FORT WORTH, Tx. September 9, 2011 — The phone rang as I gave my seven month old daughter her morning breathing treatment. Re-arranging my squiggling baby I reached for the phone and said hello.
“They’re attacking us!” cried the voice of my sister Mary without preamble.
“Who is attacking us? What do you mean?” I said as I tried to make sense of what she was saying.
“Terrorists! It’s on TV! They blew up the World Trade Center! Go look! Turn it on!”
My son David was busy watching his morning cartoons. In the middle of the treatment, I couldn’t leave and go into another room to watch the news.
Putting down the receiver, I said, “David, I need to change the channel real quick.”

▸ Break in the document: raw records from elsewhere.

--- config.mk ---
export PLATFORM = sky130hd
export DESIGN_NAME = multicycle_control_unit_flat
export DESIGN_NICKNAME = d
export VERILOG_FILES = /design/src/rtl/multicycle_control_unit_if.sv /design/src/rtl/multicycle_control_unit.sv /design/src/flat_wrapper.sv
export SDC_FILE = /design/constraint.sdc
export NUM_CORES = 1
export LEC_CHECK = 0
export BUFFER_PORTS_ARGS = -buffer_cell sky130_fd_sc_hd__buf_2
export CORE_AREA = 2 2 45 47
export DETAILED_ROUTE_END_ITERATION = 10
export DIE_AREA = 0 0 47 49
export PLACE_DENSITY = 0.75
export SYNTH_ARGS = -nofsm -noshare
export SYNTH_HDL_FRONTEND = slang
export SYNTH_SLANG_ARGS = --single-unit
--- constraint.sdc ---
create_clock -name CLK -period 1.9 [get_ports CLK]
set_input_delay 0 -clock CLK [delete_from_list [all_inputs] [get_ports CLK]]
set_output_delay 0 -clock CLK [all_outputs]
set_load 0.01 [all_outputs]
--- src/rtl/multicycle_control_unit_if.sv ---
// Control bundle between the multicycle control FSM and the MIPS-subset datapath.
// master = control unit (consumes op/flags, drives enables and selects); slave = datapath.
interface multicycle_control_unit_if;
  logic [5:0] op;
  logic       zero;
  logic       sign;
  logic [2:0] state;
  logic       PCWre;
  logic       IRWre;
  logic       InsMemRW;
  logic       RegWre;
  logic       mRD;
  logic       mWR;
  logic       ALUSrcA;
  logic       ALUSrcB;
  logic       DBDataSrc;
  logic       WrRegDSrc;
  logic       ExtSel;
  logic [1:0] RegDst;
  logic [1:0] PCSrc;
  logic [2:0] ALUOp;
  logic       halted;

  modport master (
    input  op, zero, sign,
    output state, PCWre, IRWre, InsMemRW, RegWre, mRD, mWR, ALUSrcA, ALUSrcB,
           DBDataSrc, WrRegDSrc, ExtSel, RegDst, PCSrc, ALUOp, halted
  );

  modport slave (
    output op, zero, sign,
    input  state, PCWre, IRWre, InsMemRW, RegWre, mRD, mWR, ALUSrcA, ALUSrcB,
           DBDataSrc, WrRegDSrc, ExtSel, RegDst, PCSrc, ALUOp, halted
  );
endinterface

He didn’t protest. Maybe he sensed something in my voice.
Dread started to fill me. Somehow I expected this to eventually happen. After all didn’t most of us think terrorists were responsible for the Oklahoma City bombing? I believe we all expected it but hoped it would never happen. Now it had.
I turned to local Channel 8, WFAA. Good Morning America interrupted their normal programming to totally focus on the horror unfolding before a stunned nation. My eyes didn’t believe what they were seeing. My heart sank. An inferno raged from both towers. I couldn’t move.
My brain couldn’t comprehend what my heart knew. I couldn’t take it all in.
“Are you on a channel that’s showing it yet?”
“Huh? yeah. Oh my god! This is unbelievable. This can’t be happening. All those people!”
“I’ve got more calls to make. Just wanted to let you know. We’ll talk later.” Then Mary hung up.
David, who would be four that week asked what was going on. He had never seen me upset while watching TV and wondered if he needed to be scared as he took it all in. I tried to explain that bad people made those buildings blow up and now many, many people were dead and dying.
I had not consciously realized the violation of my sense of safety within my own country as yet.
The voices of those reporting the tragedy bespoke horror, amazement, surprise, and sorrow all-the-while trying to remain professional amid the chaos.
I began to notice my son was becoming over stimulated with all this going on. He is hyperactive and too much stimuli overwhelms him in a negative way. Breathing treatment done now, I put Rosie on the floor to play and reached for the remote.
All of a sudden the first tower seemed to melt as huge clouds of dust, debris, heat and smoke exploded over Manhattan.
David, Rosie and I froze. All hell broke loose on TV.
I changed the channel. I desperately wanted to watch the whole thing, but David couldn’t handle the impetus. Besides, I didn’t want to answer any more questions at that point. I had to get myself together, go over it in my heart and head, then decide how we’ll deal with it as far as he was concerned.
One thing I was sure of was that I was angry. There was no doubt as to who was responsible for these horrific atrocities. So I did the only thing I could do at that point; I went and got my American flag and hung it outside.
“So there!” I thought to myself as I stuck the pole in the holder attached to my house.
Take that!! How dare you attack my country! How dare you threaten my family, loved ones and fellow Americans!
I really, really wanted to punch something at that moment.
My husband Merwyn worked at Bell Helicopter Textron. When we talked, he told me about the sudden increase in security and the hubbub of activity that was going on.
One of my brothers works at Lockheed Martin. I imagined the hoops he was jumping through at that moment.
Once my children were down for their naps, I was finally able to watch more of the nightmare on TV. My heart broke for all the victims. For their families. It was a sad and somber day for those of us sitting on the sidelines.
Our flag stayed up for a long time. I bought red, white and blue ribbon, curled them with a scissor, and then tied them around the antennas on our cars. The ribbon stayed there until there was nothing left but the knot.
Even with the concern about more attacks after that day I wasn’t really worried about dying. North Central Texas would be more difficult to get to than places nearer the coast. But we do have Bell Helicopter, Lockheed Martin, and the Naval Air Station Joint Reserve Base Fort Worth. So I figured our area would probably be on someone’s hit list.
What could we do? Other than use a whole lot of common sense and keeping a level head there’s not much and I wasn’t going to let it ruin our lives.
How important is it to all of us? Those passengers on United Airlines Flight 93 that crashed in Pennsylvania found out. When hijackers told them they were in control, the passengers on board cried a resounding, “NO!”
In that instant they knew what their freedom was worth. Then they chose to die defending it. I could only hope I would act with such courage if I ever found myself in similar circumstances.
In honor of the tenth anniversary of 9/11 I ask each of you to take time to remember all those murdered that day by evil zealots who were not afraid to die for what they believe.